## src/design/relative_pose_from_axis_angle_defines.svh

```systemverilog
// Assertion macros used by the relative pose top level.
`ifndef RELATIVE_POSE_FROM_AXIS_ANGLE_DEFINES_SVH
`define RELATIVE_POSE_FROM_AXIS_ANGLE_DEFINES_SVH

`ifndef SYNTH
// Consequent must hold in the same cycle as the antecedent.
`define RPAA_ASSERT_IMPLIES(label, clk, rst, ante, cons) \
  label: assert property (@(posedge clk) disable iff (rst) (ante) |-> (cons)) \
    else $error("rpaa assertion failed");
// Condition must never be seen.
`define RPAA_ASSERT_NEVER(label, clk, rst, cond) \
  label: assert property (@(posedge clk) disable iff (rst) !(cond)) \
    else $error("rpaa assertion failed");
`else
`define RPAA_ASSERT_IMPLIES(label, clk, rst, ante, cons)
`define RPAA_ASSERT_NEVER(label, clk, rst, cond)
`endif

`endif

```

## src/design/rpaa_pkg.sv

```systemverilog
// Shared constants, types and tables for the relative pose pipeline.
package rpaa_pkg;

  // CORDIC iterations (12..32)
  localparam int CORDIC_STAGES = 18;

  // Field widths
  localparam int ROT_W   = 18;  // rotation vector, Q3.14
  localparam int SHIFT_W = 32;  // translation, Q15.16
  localparam int OUT_W   = 18;  // rotation output, Q1.16

  // Internal widths
  localparam int RAD_W      = 40;        // 16*|v|^2
  localparam int SQRT_STEPS = RAD_W / 2;
  localparam int THETA_W    = 20;        // |v| in Q.16
  localparam int MAG_W      = 18;        // |v_i|
  localparam int QUO_W      = 31;        // axis quotient, <= 2^30
  localparam int REM_W      = 21;
  localparam int AXIS_W     = 32;        // axis component, Q.30
  localparam int CS_W       = 34;        // CORDIC datapath, Q.30
  localparam int ANG_W      = 37;        // unreduced angle, Q.30
  localparam int MAT_W      = 32;        // matrix entry, Q.30

  // Pipeline latencies
  localparam int SQRT_LAT   = SQRT_STEPS + 1;
  localparam int DIV_LAT    = QUO_W + 2;
  localparam int CS_LAT     = CORDIC_STAGES + 4;
  localparam int BRANCH_LAT = (DIV_LAT > CS_LAT) ? DIV_LAT : CS_LAT;
  localparam int MAT_LAT    = 3;
  localparam int ROD_LAT    = SQRT_LAT + BRANCH_LAT + MAT_LAT;
  localparam int COMP_LAT   = 4;
  localparam int TOTAL_LAT  = ROD_LAT + COMP_LAT;

  // Angle constants, Q.30
  localparam logic signed [ANG_W-1:0] PI30          = 37'sd3373259426;
  localparam logic signed [ANG_W-1:0] TWO_PI30      = 37'sd6746518852;
  localparam logic signed [ANG_W-1:0] THREE_PI30    = 37'sd10119778278;
  localparam logic signed [ANG_W-1:0] FOUR_PI30     = 37'sd13493037704;
  localparam logic signed [ANG_W-1:0] HALF_PI30     = 37'sd1686629713;
  localparam logic signed [ANG_W-1:0] NEG_HALF_PI30 = -37'sd1686629713;

  localparam logic signed [CS_W-1:0]  GAIN30    = 34'sd652032874;
  localparam logic signed [CS_W-1:0]  ONE30_CS  = 34'sd1073741824;
  localparam logic signed [MAT_W-1:0] ONE30     = 32'sd1073741824;
  localparam logic signed [MAT_W-1:0] NEG_ONE30 = -32'sd1073741824;

  typedef logic signed [ROT_W-1:0]   rot_t;
  typedef logic signed [SHIFT_W-1:0] shift_t;
  typedef logic signed [OUT_W-1:0]   out_t;
  typedef logic signed [AXIS_W-1:0]  axis_t;
  typedef logic signed [CS_W-1:0]    cs_t;
  typedef logic signed [ANG_W-1:0]   ang_t;
  typedef logic signed [MAT_W-1:0]   mat_t;

  // Control travelling with each transaction
  typedef struct packed {
    logic valid;
    logic ident;   // zero rotation vector
  } ctl_t;

  // atan(2^-i) in Q.30
  function automatic cs_t atan_q30(input int idx);
    unique case (idx)
      0:  return 34'sd843314857;
      1:  return 34'sd497837829;
      2:  return 34'sd263043837;
      3:  return 34'sd133525159;
      4:  return 34'sd67021687;
      5:  return 34'sd33543516;
      6:  return 34'sd16775851;
      7:  return 34'sd8388437;
      8:  return 34'sd4194283;
      9:  return 34'sd2097149;
      10: return 34'sd1048576;
      11: return 34'sd524288;
      12: return 34'sd262144;
      13: return 34'sd131072;
      14: return 34'sd65536;
      15: return 34'sd32768;
      16: return 34'sd16384;
      17: return 34'sd8192;
      18: return 34'sd4096;
      19: return 34'sd2048;
      20: return 34'sd1024;
      21: return 34'sd512;
      22: return 34'sd256;
      23: return 34'sd128;
      24: return 34'sd64;
      25: return 34'sd32;
      26: return 34'sd16;
      27: return 34'sd8;
      28: return 34'sd4;
      29: return 34'sd2;
      30: return 34'sd1;
      default: return '0;
    endcase
  endfunction

endpackage

```

## src/design/rpaa_isqrt.sv

```systemverilog
// Pipelined squared norm and integer square root of a rotation vector.
module rpaa_isqrt (
  input  logic                                clk,
  input  logic                                rst,
  input  logic                                in_valid,
  input  rpaa_pkg::rot_t                      v [3],
  output rpaa_pkg::ctl_t                      ctl,
  output rpaa_pkg::rot_t                      v_out [3],
  output logic [rpaa_pkg::THETA_W-1:0]        theta
);
  localparam int N = rpaa_pkg::SQRT_STEPS;
  localparam int W = rpaa_pkg::RAD_W;
  localparam int SQ_W = 2 * rpaa_pkg::ROT_W;

  logic [W-1:0]   rad_next;
  logic [W-1:0]   rem  [N+1];
  logic [W-1:0]   root [N+1];
  rpaa_pkg::ctl_t cs   [N+1];
  rpaa_pkg::rot_t vs   [N+1][3];

  // 16 * (vx^2 + vy^2 + vz^2)
  always_comb begin
    logic signed [SQ_W-1:0] sq0, sq1, sq2;
    sq0 = v[0] * v[0];
    sq1 = v[1] * v[1];
    sq2 = v[2] * v[2];
    rad_next = (W'(unsigned'(sq0)) + W'(unsigned'(sq1)) + W'(unsigned'(sq2))) << 4;
  end

  always_ff @(posedge clk) begin
    rem[0]  <= rad_next;
    root[0] <= '0;
    vs[0]   <= v;
    if (rst) begin
      cs[0] <= '0;
    end else begin
      cs[0] <= '{valid: in_valid, ident: (rad_next == '0)};
    end
  end

  // One root bit per stage
  for (genvar s = 0; s < N; s++) begin : g_step
    localparam logic [W:0] BIT = (W+1)'(1) << (W - 2 - 2*s);
    logic [W:0]   trial;
    logic [W-1:0] rem_next, root_next;

    always_comb begin
      trial = {1'b0, root[s]} + BIT;
      if ({1'b0, rem[s]} >= trial) begin
        rem_next  = W'({1'b0, rem[s]} - trial);
        root_next = W'(({1'b0, root[s]} >> 1) + BIT);
      end else begin
        rem_next  = rem[s];
        root_next = root[s] >> 1;
      end
    end

    always_ff @(posedge clk) begin
      rem[s+1]  <= rem_next;
      root[s+1] <= root_next;
      vs[s+1]   <= vs[s];
      if (rst) begin
        cs[s+1] <= '0;
      end else begin
        cs[s+1] <= cs[s];
      end
    end
  end

  assign ctl   = cs[N];
  assign v_out = vs[N];
  assign theta = root[N][rpaa_pkg::THETA_W-1:0];

endmodule

```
···
■ **What you should do**:
Wherever a line in the data above contains the word "must", copy that line.

■ **Answer section**:
// Consequent must hold in the same cycle as the antecedent.
// Condition must never be seen.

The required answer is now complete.